Tão descontente, o povo espera milagre que impeça a jornada. Senhor! Senhor!, gritam os da cidade. Olhai o perigo que é de tua pessoa se não deixas sucessão. El-rei pára em sua montada, deixa que a multidão o cerque: sossegai, diz. Faço-vos saber que estou casado... Com quem, Senhor? Quem é tua mulher? Não vos posso de momento declarar com quem. A seu tempo o sabereis. Y así paso elrey este barranco! Vozes, vozes, vozes... Julgará Vossa Eminência que eu não tinha conhecimento delas? Tinha, sim..., e não fiz caso. Como não fiz caso dos conselhos do duque de Medina Celi, que esteve em Lisboa com sua mulher em Abril de setenta e oito.  Perguntei-lhe com grande instância se o rei Filipe de Espanha suspeitava que eu queria meter-me por terra dentro em África e perder o mar de vista. Sabeis que me respondeu? Que isso, mais do que arriscar-me, seria de certeza perder-me. Não lhe dei ouvidos..., e foi isso mesmo que aconteceu. Havia certamente entre os vossos pessoas experimentadas na guerra em África, na Índia e noutras partes. Poderíeis ter escolhido um bom general para a empresa...
João Mascarenhas poderia ser esse general. Conselheiro de Estado, era um excelente cavaleiro que defendeu Dio com valor. Servira muitos anos em África e na Índia... Porque o não nomeastes?
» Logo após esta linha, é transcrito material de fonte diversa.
Background: an optimization exercise with open tools, aiming at small area, a short achievable clock period and few clock cycles. Do not read the settings as production practice. The RTL was checked by simulation tests, not by an equivalence proof against the original design. No activity file was given, so power comes from the tool's default toggle rates.

[flow/constraint.sdc]
create_clock -name core_clock -period 6.5 [get_ports {I_sclk}]
set_input_delay 1.3000 -clock core_clock [delete_from_list [all_inputs] [get_ports {I_sclk}]]
set_output_delay 1.3000 -clock core_clock [all_outputs]
set_load 0.01 [all_outputs]
[flow/run.sh]
#!/bin/bash
# synth_recipe.tcl (not shown) runs the flow's synth.tcl, then flattens the netlist and writes it again
# the make line also repeats each setting of config.mk as NAME=value (left out here)
make -C /OpenROAD-flow-scripts/flow DESIGN_CONFIG=/design/flow/config.mk WORK_HOME=/design/flow/orfs CLKGATE_MAP_FILE= SYNTH_SCRIPT=/design/flow/synth_recipe.tcl finish
[flow/design.v]
package puf_pkg;
  localparam int unsigned C_IOSCNUM_DEF      = 48;
  localparam int unsigned C_IOSCDWIDTH_DEF   = 24;
  localparam int unsigned C_OIDWIDTH_DEF     = 24;
  localparam int unsigned C_MEMDATAWIDTH_DEF = 8;
  localparam int unsigned C_MEMADDRWIDTH_DEF = 24;
  localparam int unsigned C_CHALBASE_DEF     = 0;
  localparam int unsigned C_IDXW = $clog2(C_IOSCNUM_DEF);
endpackage
From an optimization exercise on the open Yosys and OpenROAD flow, aimed at small area; shortcuts taken in it are not production practice.
Function was not checked in any run shown here: the RTL went through the layout flow alone.
Power figures rest on the tool's default switching activity, not on a simulated workload.

[flow/design.v]
module rv_ao22 (
    input  logic a1, a2, b1, b2,
    output logic x
);
    assign x = (a1 & a2) | (b1 & b2);
endmodule
module rv_aoi222 (
    input  logic a1, a2, b1, b2, c1, c2,
    output logic y
);
    assign y = ~((a1 & a2) | (b1 & b2) | (c1 & c2));
endmodule
module rv_nand2 (
    input  logic a, b,
    output logic y
);
    assign y = ~(a & b);
endmodule
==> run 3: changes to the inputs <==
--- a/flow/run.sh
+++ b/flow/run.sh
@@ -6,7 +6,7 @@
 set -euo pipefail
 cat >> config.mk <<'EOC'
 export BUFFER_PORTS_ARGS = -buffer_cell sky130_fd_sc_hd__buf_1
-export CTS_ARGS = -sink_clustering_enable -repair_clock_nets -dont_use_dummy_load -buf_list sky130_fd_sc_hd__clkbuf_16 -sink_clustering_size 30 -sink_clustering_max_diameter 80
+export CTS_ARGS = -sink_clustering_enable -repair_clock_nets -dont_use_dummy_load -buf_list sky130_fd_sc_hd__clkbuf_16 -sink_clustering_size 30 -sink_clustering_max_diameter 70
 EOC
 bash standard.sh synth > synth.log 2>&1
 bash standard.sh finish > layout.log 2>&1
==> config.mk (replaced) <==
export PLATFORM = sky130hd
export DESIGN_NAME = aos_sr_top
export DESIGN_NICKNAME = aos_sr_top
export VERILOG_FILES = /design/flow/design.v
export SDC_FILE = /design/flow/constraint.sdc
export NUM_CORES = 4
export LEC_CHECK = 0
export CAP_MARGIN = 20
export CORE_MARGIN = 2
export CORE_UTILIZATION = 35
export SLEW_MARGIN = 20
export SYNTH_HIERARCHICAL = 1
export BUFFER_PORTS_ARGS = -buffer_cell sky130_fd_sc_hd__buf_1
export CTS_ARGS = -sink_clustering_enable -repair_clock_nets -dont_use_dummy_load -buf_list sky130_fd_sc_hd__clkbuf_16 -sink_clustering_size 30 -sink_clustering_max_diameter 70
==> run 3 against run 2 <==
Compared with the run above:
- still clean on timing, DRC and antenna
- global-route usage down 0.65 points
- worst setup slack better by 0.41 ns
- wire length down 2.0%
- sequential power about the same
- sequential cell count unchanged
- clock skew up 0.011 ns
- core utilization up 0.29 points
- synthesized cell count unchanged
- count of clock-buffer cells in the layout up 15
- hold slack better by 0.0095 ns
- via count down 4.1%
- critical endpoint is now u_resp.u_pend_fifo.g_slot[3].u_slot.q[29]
Background: an optimization exercise with open tools, aiming at small area, a short achievable clock period and few clock cycles. Do not read the settings as production practice.
Function was not checked in any run shown here: the RTL went through the layout flow alone.
Power is estimated from default activity; no workload was simulated.

### flow/design.v
`timescale 1ns/1ps
package cpu_pkg;
    typedef logic [64-1:0]         word_t;
    typedef logic [8-1:0]         sel_t;
    typedef logic [$clog2(32)-1:0] reg_id_t;
    typedef enum logic [7-1:0] {
        OP_NOP     = 7'h00,
        OP_SET     = 7'h01,
        OP_LOAD    = 7'h02,
        OP_STORE   = 7'h03,
        OP_JUMP    = 7'h04,
        OP_TESTBIT = 7'h05,
        OP_SUB     = 7'h06,
        OP_SHIFTL  = 7'h07,
        OP_OR      = 7'h08,
        OP_AND     = 7'h09,
        OP_XOR     = 7'h0a,
        OP_ADD     = 7'h0b,
        OP_SHIFTR  = 7'h0c,
        OP_HALT    = 7'h7f
    } opcode_e;
    typedef enum logic [2-1:0] {
        FMT_RRO = 2'd0,
        FMT_RIS = 2'd1,
        FMT_I   = 2'd2
    } format_e;
    typedef enum logic [4-1:0] {
        COND_ALWAYS = 4'd0,
        COND_IF_Z   = 4'd1,
        COND_IF_NZ  = 4'd9
    } cond_e;
    typedef struct packed {
        opcode_e                    opcode;
        format_e                    format;
        cond_e                      cond;
        logic [51-1:0] body;
    } instr_t;
    typedef struct packed {
        logic  we;
        word_t adr;
        word_t dat;
    } bus_req_t;
    typedef struct packed {
        logic  err;
        word_t dat;
    } bus_rsp_t;
    typedef struct packed {
        opcode_e                    opcode;
        format_e                    format;
        logic [41-1:0]  imm;
        logic [5-1:0]  shift;
        logic [51-1:0] imm_long;
        word_t                      dst_val;
        word_t                      src_val;
    } alu_op_t;
    typedef struct packed {
        logic  we;
        logic  pc_we;
        word_t result;
        logic  flag_we;
        logic  flag;
    } alu_res_t;
endpackage
`timescale 1ns/1ps
module cpu_regfile (
    input  logic        clk_i,
    input  logic        rst_i,
    input  logic        we_i,
    input  logic [4:0]  wid_i,
    input  logic [63:0] wdat_i,
    input  logic [31:0] rsel_i,
    input  logic [63:0] pc_i,
    output logic [30:0] valid_o,
    output logic [63:0] rdat_o
);
    logic [63:0] regs [0:30];
    logic [30:0] valid;
    assign valid_o = valid;
    always_ff @(posedge clk_i) begin
        if (rst_i) begin
            valid <= '0;
        end else if (we_i && wid_i != 5'd31) begin
            valid[wid_i] <= 1'b1;
        end
    end
    always_ff @(posedge clk_i) begin
        if (we_i && wid_i != 5'd31) begin
            regs[wid_i] <= wdat_i;
        end
    end
    always_comb begin
        rdat_o = rsel_i[31] ? pc_i : '0;
        for (int i = 0; i < 31; i++) begin
            if (rsel_i[i]) begin
                rdat_o = rdat_o | regs[i];
            end
        end
    end
endmodule
`timescale 1ns/1ps
module cpu_alu (
    input  logic [63:0] op_i,
    input  logic [63:0] tmp_i,
    input  logic [50:0] body_i,
    input  logic        c_set_i,
    input  logic        c_add_i,
    input  logic        c_sub_i,
    input  logic        c_shl_i,
    input  logic        c_shr_i,
    input  logic        c_or_i,
    input  logic        c_and_i,
    input  logic        c_xor_i,
    input  logic        fmt_rro_i,
    output logic [63:0] result_o,
    output logic        z_sub_o,
    output logic        z_tb_o
);
    logic [40:0] imm;
    logic [4:0]  shl;
    logic [63:0] imm_ext;
    logic [64:0] sum_x;
    logic        set_imm;
    logic        left;
    logic [63:0] src;
    logic [5:0]  amt;
    logic        big;
    logic [63:0] x;
    logic [63:0] y;
    logic [63:0] y_rev;
    logic [63:0] sh;
    assign imm     = body_i[45:5];
    assign shl     = body_i[4:0];
    assign imm_ext = {23'd0, imm};
    assign sum_x   = {op_i, 1'b1} + {(c_sub_i ? ~imm_ext : imm_ext), c_sub_i};
    assign z_sub_o = (op_i == imm_ext);
    assign set_imm = c_set_i & ~fmt_rro_i;
    assign left    = set_imm | c_shl_i;
    assign src     = set_imm ? imm_ext : op_i;
    assign amt     = set_imm ? {1'b0, shl} : imm[5:0];
    assign big     = ~set_imm & (|imm[40:6]);
    always_comb begin
        for (int i = 0; i < 64; i++) begin
            x[i] = left ? src[i] : src[63-i];
        end
    end
    assign y = x << amt;
    always_comb begin
        for (int i = 0; i < 64; i++) begin
            y_rev[i] = y[63-i];
        end
    end
    assign sh     = big ? '0 : (left ? y : y_rev);
    assign z_tb_o = big | ~y[63];
    always_comb begin
        result_o = '0;
        if (c_set_i & fmt_rro_i)          result_o = result_o | op_i;
        if (set_imm | c_shl_i | c_shr_i)  result_o = result_o | sh;
        if (c_add_i | c_sub_i)            result_o = result_o | sum_x[64:1];
        if (c_or_i)                       result_o = result_o | (op_i | tmp_i);
        if (c_and_i)                      result_o = result_o | (op_i & tmp_i);
        if (c_xor_i)                      result_o = result_o | (op_i ^ tmp_i);
    end
endmodule
`timescale 1ns/1ps
`timescale 1ns/1ps
module cpu_control (
    input  logic        clk_i,
    input  logic        rst_i,
    output logic        cyc_o,
    output logic        we_o,
    output logic [63:0] adr_o,
    input  logic        ack_i,
    input  logic        err_i,
    input  logic [63:0] dat_i,
    output logic        rf_we_o,
    output logic [4:0]  rf_wid_o,
    output logic [63:0] rf_wdat_o,
    output logic [31:0] rf_rsel_o,
    input  logic [30:0] rf_valid_i,
    output logic [63:0] pc_o,
    input  logic [63:0] rd_i,
    output logic [63:0] op_o,
    output logic [63:0] tmp_o,
    output logic [50:0] body_o,
    output logic        c_set_o,
    output logic        c_add_o,
    output logic        c_sub_o,
    output logic        c_shl_o,
    output logic        c_shr_o,
    output logic        c_or_o,
    output logic        c_and_o,
    output logic        c_xor_o,
    output logic        fmt_rro_o,
    input  logic [63:0] result_i,
    input  logic        z_sub_i,
    input  logic        z_tb_i
);
    logic        cyc;
    logic        dphase;      
    logic        wr;
    logic        halted;
    logic        boot;
    logic [63:0] pc;          
    logic [63:0] maddr;       
    logic        zf;
    logic        r_v;
    logic        r_step;      
    logic        r_stl;       
    logic [50:0] r_body;
    logic [4:0]  r_ra;        
    logic [31:0] rsel;        
    logic        r_fwd;       
    logic        r_set, r_add, r_sub, r_shl, r_shr, r_or, r_and, r_xor;
    logic        r_jump, r_load, r_store, r_tb, r_halt;
    logic        r_fmt_rro, r_fmt_i, r_if_z, r_if_nz;
    logic        x_v;
    logic        x_pass;
    logic        x_stl;       
    logic [50:0] x_body;
    logic [63:0] op;
    logic        x_set, x_add, x_sub, x_shl, x_shr, x_or, x_and, x_xor;
    logic        x_tb, x_fmt_rro;
    logic        fack, dack, berr;
    assign fack = cyc & ~dphase & ack_i;
    assign dack = cyc &  dphase & ack_i;
    assign berr = cyc & err_i;
    assign cyc_o     = cyc;
    assign we_o      = wr;
    assign adr_o     = dphase ? maddr : pc;
    assign pc_o      = pc;
    assign rf_rsel_o = rsel;
    assign op_o      = op;
    assign tmp_o     = maddr;
    assign body_o    = x_body;
    assign c_set_o   = x_set;
    assign c_add_o   = x_add;
    assign c_sub_o   = x_sub;
    assign c_shl_o   = x_shl;
    assign c_shr_o   = x_shr;
    assign c_or_o    = x_or;
    assign c_and_o   = x_and;
    assign c_xor_o   = x_xor;
    assign fmt_rro_o = x_fmt_rro;
    logic [6:0] n_op;
    logic [1:0] n_fmt;
    logic [3:0] n_cond;
    logic       n_set, n_load, n_store, n_jump, n_tb, n_sub, n_shl, n_or;
    logic       n_and, n_xor, n_add, n_shr, n_halt;
    logic       n_if_z, n_if_nz, n_d31;
    logic       n_alu1, n_alu2;
    logic       zknown, n_pass, n_fail, n_djump, n_nop, n_cont;
    logic [4:0] n_ra;
    assign n_op   = dat_i[63:57];
    assign n_fmt  = dat_i[56:55];
    assign n_cond = dat_i[54:51];
    assign n_set   = (n_op == 7'h01);
    assign n_load  = (n_op == 7'h02);
    assign n_store = (n_op == 7'h03);
    assign n_jump  = (n_op == 7'h04);
    assign n_tb    = (n_op == 7'h05);
    assign n_sub   = (n_op == 7'h06);
    assign n_shl   = (n_op == 7'h07);
    assign n_or    = (n_op == 7'h08);
    assign n_and   = (n_op == 7'h09);
    assign n_xor   = (n_op == 7'h0a);
    assign n_add   = (n_op == 7'h0b);
    assign n_shr   = (n_op == 7'h0c);
    assign n_halt  = (n_op == 7'h7f);
    assign n_if_z  = (n_cond == 4'd1);
    assign n_if_nz = (n_cond == 4'd9);
    assign n_d31   = (dat_i[50:46] == 5'd31);
    assign n_alu1 = n_set | n_add | n_sub | n_shl | n_shr;
    assign n_alu2 = n_or | n_and | n_xor;
    assign n_nop  = ~(n_alu1 | n_alu2 | n_tb | n_load | n_store | n_jump | n_halt);
    assign zknown  = ~(r_v & (r_sub | r_tb)) & ~(x_v & (x_sub | x_tb));
    assign n_pass  = zknown & ~(n_if_z & ~zf) & ~(n_if_nz & zf);
    assign n_fail  = zknown &  ((n_if_z & ~zf) | (n_if_nz & zf));
    assign n_djump = n_jump & (n_fmt == 2'd2) & n_pass;
    assign n_cont  = n_nop | n_fail | n_tb | n_djump | (n_alu1 & ~n_d31);
    assign n_ra    = ((n_set & n_fmt == 2'd0) | n_load | n_alu2) ? dat_i[45:41] : dat_i[50:46];
    logic [4:0]  r_d, r_s;
    logic        r_d31, r_alu2, r_wr_d, r_mem, r_pcop, r_hold;
    logic        z_next, pass_r;
    logic [63:0] rval;
    logic [63:0] addend;
    logic [63:0] tsum;
    assign r_d    = r_body[50:46];
    assign r_s    = r_body[45:41];
    assign r_d31  = (r_d == 5'd31);
    assign r_alu2 = r_or | r_and | r_xor;
    assign r_wr_d = r_set | r_add | r_sub | r_shl | r_shr | r_alu2;
    assign r_mem  = r_load | r_store;
    assign r_pcop = r_jump | (r_add & r_d31);
    assign r_hold = r_v & r_fwd & (r_mem | (r_jump & ~r_fmt_i));
    assign z_next = (x_v & x_pass & x_sub) ? z_sub_i :
                    (x_v & x_pass & x_tb)  ? z_tb_i  : zf;
    assign pass_r = ~(r_if_z & ~z_next) & ~(r_if_nz & z_next);
    assign rval   = (r_fwd & x_pass) ? result_i : rd_i;
    assign addend = r_mem ? {23'd0, r_body[40:0]} : (r_add ? {23'd0, r_body[45:5]} : '0);
    assign tsum   = rd_i + addend;
    logic [4:0] x_d;
    logic       x_wr_d, x_write;
    assign x_d     = x_body[50:46];
    assign x_wr_d  = x_set | x_add | x_sub | x_shl | x_shr | x_or | x_and | x_xor;
    assign x_write = x_v & x_pass & x_wr_d;
    always_comb begin
        rf_we_o   = 1'b0;
        rf_wid_o  = x_d;
        rf_wdat_o = result_i;
        if (dack) begin
            rf_we_o   = ~wr;
            rf_wid_o  = r_d;
            rf_wdat_o = dat_i;
        end else if (x_write) begin
            rf_we_o   = 1'b1;
        end
    end
    logic [4:0]  ra_next;
    logic [31:0] vmask;
    always_comb begin
        vmask = {1'b1, rf_valid_i};
        if (rf_we_o) vmask[rf_wid_o] = 1'b1;
    end
    always_comb begin
        ra_next = r_ra;
        if (fack) begin
            ra_next = n_ra;
        end else if (r_v & ~r_hold & r_alu2 & ~r_step) begin
            ra_next = r_d;
        end else if (r_v & ~r_hold & r_mem) begin
            ra_next = r_s;
        end
    end
    always_ff @(posedge clk_i) begin
        r_ra  <= ra_next;
        r_fwd <= fack & r_v & r_wr_d & ~r_d31 & (r_d == n_ra);
        for (int i = 0; i < 32; i++) begin
            rsel[i] <= (ra_next == 5'(i)) & vmask[i];
        end
    end
    always_ff @(posedge clk_i) begin
        if (rst_i) begin
            cyc    <= 1'b0;
            dphase <= 1'b0;
            wr     <= 1'b0;
            halted <= 1'b0;
            boot   <= 1'b1;
            pc     <= 64'h800000000000;
            zf     <= 1'b0;
            r_v    <= 1'b0;
            r_step <= 1'b0;
            x_v    <= 1'b0;
        end else begin
            boot <= 1'b0;
            if (boot) begin
                cyc <= 1'b1;
            end
            zf <= z_next;
            x_v <= 1'b0;
            if (x_v) begin
                if (x_write & (x_d == 5'd31)) begin
                    pc <= result_i;
                end
                if (x_stl) begin
                    cyc <= 1'b1;
                end
            end
            if (r_v & ~r_hold) begin
                r_v <= 1'b0;
                if (r_alu2 & ~r_step) begin
                    if (pass_r) begin
                        maddr  <= rval;
                        r_v    <= 1'b1;
                        r_step <= 1'b1;
                        if (~r_d31) cyc <= 1'b1;
                    end else begin
                        cyc <= 1'b1;
                    end
                end else if (r_mem) begin
                    cyc <= 1'b1;
                    if (pass_r) begin
                        maddr  <= tsum;
                        dphase <= 1'b1;
                        wr     <= r_store;
                    end
                end else if (r_pcop) begin
                    cyc <= 1'b1;
                    if (pass_r) begin
                        pc <= (r_jump & r_fmt_i) ? {13'd0, r_body} : tsum;
                    end
                end else if (r_halt) begin
                    if (pass_r) begin
                        halted <= 1'b1;
                    end else begin
                        cyc <= 1'b1;
                    end
                end else begin
                    x_v       <= 1'b1;
                    x_pass    <= pass_r;
                    x_stl     <= r_wr_d & r_d31;
                    x_body    <= r_body;
                    op        <= rval;
                    x_set     <= r_set;
                    x_add     <= r_add;
                    x_sub     <= r_sub;
                    x_shl     <= r_shl;
                    x_shr     <= r_shr;
                    x_or      <= r_or;
                    x_and     <= r_and;
                    x_xor     <= r_xor;
                    x_tb      <= r_tb;
                    x_fmt_rro <= r_fmt_rro;
                end
            end
            if (dack) begin
                dphase <= 1'b0;
                wr     <= 1'b0;
                if (~wr && r_d31) pc <= dat_i;
            end
            if (fack) begin
                r_body    <= dat_i[50:0];
                r_v       <= ~(n_nop | n_fail | n_djump);
                r_step    <= 1'b0;
                r_stl     <= ~n_cont;
                cyc       <= n_cont;
                pc        <= n_djump ? {13'd0, dat_i[50:0]} : pc + 64'd8;
                r_set     <= n_set;
                r_add     <= n_add;
                r_sub     <= n_sub;
                r_shl     <= n_shl;
                r_shr     <= n_shr;
                r_or      <= n_or;
                r_and     <= n_and;
                r_xor     <= n_xor;
                r_jump    <= n_jump;
                r_load    <= n_load;
                r_store   <= n_store;
                r_tb      <= n_tb;
                r_halt    <= n_halt;
                r_fmt_rro <= (n_fmt == 2'd0);
                r_fmt_i   <= (n_fmt == 2'd2);
                r_if_z    <= n_if_z;
                r_if_nz   <= n_if_nz;
            end
            if (berr) begin
                cyc    <= 1'b0;
                dphase <= 1'b0;
                wr     <= 1'b0;
                halted <= 1'b1;
                r_v    <= 1'b0;
                x_v    <= 1'b0;
            end
        end
    end
endmodule
`timescale 1ns/1ps
module cpu_top (
    input  logic  clk_i,
    input  logic  rst_i,
    output logic  cyc_o,
    output logic  stb_o,
    output logic  we_o,
    output cpu_pkg::sel_t  sel_o,
    output cpu_pkg::word_t adr_o,
    output cpu_pkg::word_t dat_o,
    input  logic  ack_i,
    input  logic  err_i,
    input  cpu_pkg::word_t dat_i
);
    logic        rf_we;
    logic [4:0]  rf_wid;
    logic [63:0] rf_wdat;
    logic [31:0] rf_rsel;
    logic [30:0] rf_valid;
    logic [63:0] pc;
    logic [63:0] rd;
    logic [63:0] op;
    logic [63:0] tmp;
    logic [50:0] body;
    logic        c_set, c_add, c_sub, c_shl, c_shr, c_or, c_and, c_xor;
    logic        fmt_rro;
    logic [63:0] result;
    logic        z_sub, z_tb;
    assign sel_o = 8'hff;
    assign stb_o = cyc_o;
    assign dat_o = rd;
    cpu_control u_control (
        .clk_i      (clk_i),
        .rst_i      (rst_i),
        .cyc_o      (cyc_o),
        .we_o       (we_o),
        .adr_o      (adr_o),
        .ack_i      (ack_i),
        .err_i      (err_i),
        .dat_i      (dat_i),
        .rf_we_o    (rf_we),
        .rf_wid_o   (rf_wid),
        .rf_wdat_o  (rf_wdat),
        .rf_rsel_o  (rf_rsel),
        .rf_valid_i (rf_valid),
        .pc_o       (pc),
        .rd_i       (rd),
        .op_o       (op),
        .tmp_o      (tmp),
        .body_o     (body),
        .c_set_o    (c_set),
        .c_add_o    (c_add),
        .c_sub_o    (c_sub),
        .c_shl_o    (c_shl),
        .c_shr_o    (c_shr),
        .c_or_o     (c_or),
        .c_and_o    (c_and),
        .c_xor_o    (c_xor),
        .fmt_rro_o  (fmt_rro),
        .result_i   (result),
        .z_sub_i    (z_sub),
        .z_tb_i     (z_tb)
    );
    cpu_regfile u_regfile (
        .clk_i   (clk_i),
        .rst_i   (rst_i),
        .we_i    (rf_we),
        .wid_i   (rf_wid),
        .wdat_i  (rf_wdat),
        .rsel_i  (rf_rsel),
        .pc_i    (pc),
        .valid_o (rf_valid),
        .rdat_o  (rd)
    );
    cpu_alu u_alu (
        .op_i      (op),
        .tmp_i     (tmp),
        .body_i    (body),
        .c_set_i   (c_set),
        .c_add_i   (c_add),
        .c_sub_i   (c_sub),
        .c_shl_i   (c_shl),
        .c_shr_i   (c_shr),
        .c_or_i    (c_or),
        .c_and_i   (c_and),
        .c_xor_i   (c_xor),
        .fmt_rro_i (fmt_rro),
        .result_o  (result),
        .z_sub_o   (z_sub),
        .z_tb_o    (z_tb)
    );
endmodule
### flow/run.sh
#!/bin/bash
# synth_recipe.tcl (not shown) runs the flow's synth.tcl, then flattens the netlist and writes it again
# the make line also repeats each setting of config.mk as NAME=value (left out here)
make -C /OpenROAD-flow-scripts/flow DESIGN_CONFIG=/design/flow/config.mk WORK_HOME=/design/flow/orfs CLKGATE_MAP_FILE= SYNTH_SCRIPT=/design/flow/synth_recipe.tcl finish
### flow/config.mk
export PLATFORM = sky130hd
export DESIGN_NAME = cpu_top
export DESIGN_NICKNAME = cpu_top
export VERILOG_FILES = /design/flow/design.v
export SDC_FILE = /design/flow/constraint.sdc
export NUM_CORES = 4
export LEC_CHECK = 0
export CAP_MARGIN = 20
export CORE_MARGIN = 2
export CORE_UTILIZATION = 40
export SETUP_SLACK_MARGIN = 5
export SLEW_MARGIN = 20
### flow/constraint.sdc
create_clock -name core_clock -period 10.0 [get_ports {clk_i}]
set_input_delay 2.0000 -clock core_clock [delete_from_list [all_inputs] [get_ports {clk_i}]]
set_output_delay 2.0000 -clock core_clock [all_outputs]
set_load 0.01 [all_outputs]
==> impl_metrics.json, run 1 <==
{
  "critical_path.cell_chain": "buf_12 -> buf_16 -> buf_4 -> a22oi_2 -> nand4_1 -> or4_4 -> buf_6 -> buf_6",
  "mostFrequentLayoutCell": "edfxtp_1",
  "crit_slowest_cell": "or4_4",
  "yosysWarnings": 3,
  "drive_gt1_share_pct": 25.3,
  "cpPeakStageDelay_ps": 630,
  "final_cell_mix": "2243 x edfxtp_1, 731 x a22oi_1, 568 x buf_4",
  "ys_ff_latch": 2384,
  "cts.sinks": 2384,
  "synthFlopType": "edfxtp_1",
  "arrival_ps": 3340,
  "required_ps": 8000,
  "dp_slack_ps": 3010,
  "area_growth_syn_to_layout_pct": 25.5,
  "dp.cells": 11900,
  "grt_pass1_vias": 83500,
  "rows": 192,
  "initialDrtViolationCount": 17100,
  "cts-root-buf": "clkbuf_16",
  "tightestPinTransition_ps": 1450,
  "hold_violations": 0,
  "finalSetupViolCount": 0,
  "synth.yosys.seq_area_share_pct": 63.8,
  "grt_max_degree": 67,
  "fmax_mhz": 187,
  "slew_headroom_pct": 2.72,
  "io_buffers": 198,
  "ant_nets": 0,
  "dieWidth_um": 529,
  "cp_max_fo": 7,
  "num_io_pins": 207,
  "start_util_pct": 40.2,
  "status": "timing/DRC/antenna clean",
  "die_h_um": 529,
  "crit_path_frequent_cell": "buf_6",
  "wl_per_cell_um": 45.8,
  "worstSetupPathType": "reg -> out",
  "synthDistinctLibCells": 104,
  "final_net_count": 9528,
  "cts_buffers": 229,
  "fin_hold_ws_ps": 455,
  "clk_latency_ps": 950,
  "antenna_found_initial": 26,
  "holdBufCountCts": 0,
  "clock_skew_ps": 89.5,
  "min_path_type": "reg -> reg",
  "peakVddDrop_mv": 0.148,
  "start_kind": "flop",
  "syn-cell-area_um2": 110000,
  "die_area_um2": 279000,
  "finalWirelength_mm": 596,
  "post-route-period-util_pct": 53.4,
  "end_kind": "output pin",
  "drc_errors": 0,
  "dr.pass1.iters": 7,
  "grt_usage_pct": 40.8,
  "overflow": 0,
  "period_minus_slack_ps": 5340,
  "clk_pin_slew_worst_paths_ps": 70,
  "p_per_area_nw_per_um2": 144,
  "instances_no_fill": 13000,
  "dp_hpwl_mm": 352,
  "cap_violations": 0,
  "cts_tree": "yes",
  "netlist_instances": 8395,
  "synthArstFlopShare_pct": 0,
  "final.setup.worst_slack_ps": 4660,
  "core_area_um2": 274000,
  "timing.setup.tns_ps": 0,
  "avgSynthCellArea_um2": 13.1,
  "grt_pass1_wl_mm": 769,
  "leakagePower_nw": 46.7,
  "via_per_inst": 7.03,
  "synth_edf_count": 2243,
  "num_vias": 91400,
  "rsz0062_at_grt": "yes",
  "clk_path_buf_depth": 4,
  "drv_slew": 0,
  "gp_congestion": 1.03,
  "utilization_pct": 50.5,
  "htreeDepth": 4
}
[critical path, delay by kind of cell (launching register included)]
family / cells / cell delay [ps]
flops: 1 / 480
simple gates: 2 / 1020
compound gates: 1 / 160
buf+inv: 5 / 760
[area by class of cell]
cell class	count	area, µm²
Tap cell	3589	4490
Fill cell	23000	136000
Timing Repair Buffer	1144	13600
Sequential cell	2384	70300
Antenna cell	20	50.0
Clock inverter	122	1260
Multi-Input combinational cell	5278	41600
Inverter	185	751
Clock buffer	286	6040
Ordenei-lhe por carta que ficasse em Portugal para, com outros três, fazer parte do conselho de Estado que havia de governar o reino na minha ausência. Em minha insensatez, achava que só eu, Francisco Portugal e Luís Silva é que sabíamos de guerra..., quando nenhum de nós três havia visto em vida inimigo armado... Não sei que vos diga. E o romeiro continuava a contar. Com que fervor procedia aos preparativos da partida! Arrestar navios, embarcar vitualhas, dia e noite sem alçar mão do trabalho...» In Fernando Campos, A Ponte dos Suspiros, 1999, Difel SA, 2000, ISBN 978-972-290-806-1.